BPXWDYN is a Unix Service as far as I am concerned as it's part of z/OS Unix 
System Services.  Check out which manual it's documented in.  I suspect it's 
under the Unix FMID as well but I haven't checked that part.

I consider anything that begins BPX to be z/OS Unix System Services but I'm 
willing to be corrected on that one.  I certainly haven't used them all.

-----Original Message-----
From: Paul Gilmartin <[email protected]> 
Sent: 14 April 2020 5:16 pm
Subject: Re: Any shop use UNIX in a production job?
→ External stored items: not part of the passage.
==> src/pnpcr_pkg.sv <==
// pnpcr_pkg: constants and carrier types for the plug and play register bank
// assumes: included before the modules that use it
package pnpcr_pkg;
  localparam logic [7:0]  IDX_RDPORT = 8'h00;
  localparam logic [7:0]  IDX_SERIAL = 8'h01;
  localparam logic [7:0]  IDX_CTRL   = 8'h02;
  localparam logic [7:0]  IDX_WAKE   = 8'h03;
  localparam logic [7:0]  IDX_RDATA  = 8'h04;
  localparam logic [7:0]  IDX_STATUS = 8'h05;
  localparam logic [7:0]  IDX_CSN    = 8'h06;
  localparam logic [7:0]  IDX_LDN    = 8'h07;
  localparam logic [7:0]  IDX_ACT    = 8'h30;
  localparam logic [7:0]  IDX_RCHK   = 8'h31;
  localparam logic [7:0]  IDX_ROMHI  = 8'h40;
  localparam logic [7:0]  IDX_ROMLO  = 8'h41;
  localparam logic [7:0]  IDX_MEMCTL = 8'h42;
  localparam logic [7:0]  IDX_IOHI   = 8'h60;
  localparam logic [7:0]  IDX_IOLO   = 8'h61;
  localparam logic [7:0]  IDX_IRQLV  = 8'h70;
  localparam logic [7:0]  IDX_IRQTY  = 8'h71;
  // isa port addresses of the index and write-data ports
  localparam logic [15:0] PORT_INDEX = 16'h0279;
  localparam logic [15:0] PORT_WDATA = 16'h0a79;
  localparam logic [1:0]  RDPORT_LOW = 2'h3;
  // writable masks of mixed registers
  localparam logic [7:0]  MASK_ROMHI = 8'h0d;
  localparam logic [7:0]  MASK_ROMLO = 8'hc0;
  localparam logic [7:0]  MASK_IOHI  = 8'h03;
  localparam logic [7:0]  MASK_IOLO  = 8'he0;
  localparam logic [7:0]  MASK_IRQLV = 8'h0f;
  localparam logic [7:0]  VAL_ZERO   = 8'h00;
  localparam logic [7:0]  VAL_IRQTY  = 8'h02;
  localparam logic [7:0]  VAL_CHK1   = 8'h55;
  localparam logic [7:0]  VAL_CHK0   = 8'haa;
  localparam int          BIT_RST    = 0;
  localparam int          BIT_WFK    = 1;
  localparam int          BIT_RCSN   = 2;
  localparam int          BIT_ACT    = 0;
  localparam int          BIT_CHKPAT = 0;
  localparam int          BIT_CHKEN  = 1;
  localparam int          KEY_LEN    = 32;
  localparam int          SERIAL_LEN = 72;

  typedef enum logic [1:0] {ST_WAIT_KEY, ST_SLEEP, ST_ISOLATE, ST_CONFIG} pnpcr_state_type;

  typedef struct packed {
    logic [15:0] addr;
    logic [7:0]  data;
  } pnpcr_bus_type;

  typedef struct packed {
    logic [7:0] romHi;
    logic [7:0] romLo;
    logic [7:0] ioHi;
    logic [7:0] ioLo;
    logic [7:0] irqLevel;
  } pnpcr_cfg_type;

  // initiation key value at step n: lfsr seeded with 6a
  function automatic logic [7:0] pnpcr_key_next(input logic [7:0] k);
    pnpcr_key_next = {k[1] ^ k[0], k[7:1]};
  endfunction
  localparam logic [7:0] KEY_SEED = 8'h6a;
endpackage
--- src/common/gpio_port_map.vh ---
// Register map, field layout and reset values of the GPIO data registers
`ifndef GPIO_PORT_MAP_VH
`define GPIO_PORT_MAP_VH

// ----------------------------------------
// Bus widths
// ----------------------------------------
`define GPIO_ADDR_W 16
`define GPIO_DATA_W 8

// ----------------------------------------
// Pins per port
// ----------------------------------------
`define PORT_A_W 6
`define PORT_B_W 8
`define PORT_C_W 8
`define PORT_D_W 5

// ----------------------------------------
// Register offsets
// ----------------------------------------
`define PORT_B_OUTPUT_ADDR 16'h0080
`define PORT_A_INPUT_ADDR 16'h0084
`define PORT_B_INPUT_ADDR 16'h0085
`define PORT_C_INPUT_ADDR 16'h0086
`define PORT_D_INPUT_ADDR 16'h008e
`define PORT_C_OUTPUT_ADDR 16'h0090
`define PORT_D_OUTPUT_ADDR 16'h0098
`define PORT_A_OUTPUT_ADDR 16'h00b0
`define PORT_D_RESET_RETENTION_ADDR 16'h202f
`define PORT_A_DIRECTION_ADDR 16'h2030
`define PORT_B_DIRECTION_ADDR 16'h2031
`define PORT_C_DIRECTION_ADDR 16'h2032
`define PORT_D_DIRECTION_ADDR 16'h2033

// ----------------------------------------
// Fields and reset values
// ----------------------------------------
`define RETAIN_BIT 0
`define RETAIN_RST 1'b0
`define OUTPUT_RST_BIT 1'b0
`define DIRECTION_RST_BIT 1'b1
`define ANALOG_READ_BIT 1'b1
`define READ_IDLE 8'h00

`endif

--- src/rtl/gpio_pin_slice.v ---
// One port of pins: output and direction registers, input path, pad drive
`timescale 1ns/1ps
`include "gpio_port_map.vh"

module gpio_pin_slice #(
   parameter W = 8
) (
   input wire clk,
   input wire srst,
   input wire hold,
   input wire wr_out,
   input wire wr_dir,
   input wire [W-1:0] wdata,
   input wire [W-1:0] pin_in,
   input wire [W-1:0] analog_sel,
   output wire [W-1:0] out_value,
   output wire [W-1:0] dir_value,
   output wire [W-1:0] in_level,
   output wire [W-1:0] pin_out,
   output wire [W-1:0] pin_oe
);

   reg [W-1:0] out_q;
   reg [W-1:0] dir_q;

   // ----------------------------------------
   // Output level and direction storage
   // ----------------------------------------
   // Hold keeps both registers through a reset; writes wait for reset release
   always @(posedge clk) begin
      if (srst) begin
         if (!hold) begin
            out_q <= {W{`OUTPUT_RST_BIT}};
            dir_q <= {W{`DIRECTION_RST_BIT}};
         end
      end else begin
         if (wr_out) begin
            out_q <= wdata;
         end
         if (wr_dir) begin
            dir_q <= wdata;
         end
      end
   end

   // ----------------------------------------
   // Pad side
   // ----------------------------------------
   // Analog pins read as one whatever the pad shows
   assign in_level = pin_in | analog_sel;
   // Drive only where direction says output
   assign pin_oe = ~dir_q;
   assign pin_out = out_q;
   assign out_value = out_q;
   assign dir_value = dir_q;

endmodule // gpio_pin_slice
On Tue, 14 Apr 2020 12:59:54 +0300, Alan(GMAIL)Watthey wrote:

>John,
>
>You make it sound like Rexx and Unix are mutually exclusive.  I have a Unix 
>job that runs in production.  Well, it depends on your definition of 
>production of course.  It actually runs on every system we have.
>
>It's started each midnight by CROND so definitely only has access to Unix 
>services and it is all written in Rexx.
>
What do you mean to restrict by "only  has access to Unix services"?
That Rexx can perform allocations with BPXWDYN.  It can invoke load modules 
with ADDRESS LINKMVS.  It can use ADDRESS TSO
(surrogate) and thereby ISPF services.

Is there anything it could have done under IRXJCL, but not under UNIX?
(Or are you just asserting the not "mutually exclusive"?)

The exception I see is initiator ENQ serialization and deadlock prevention.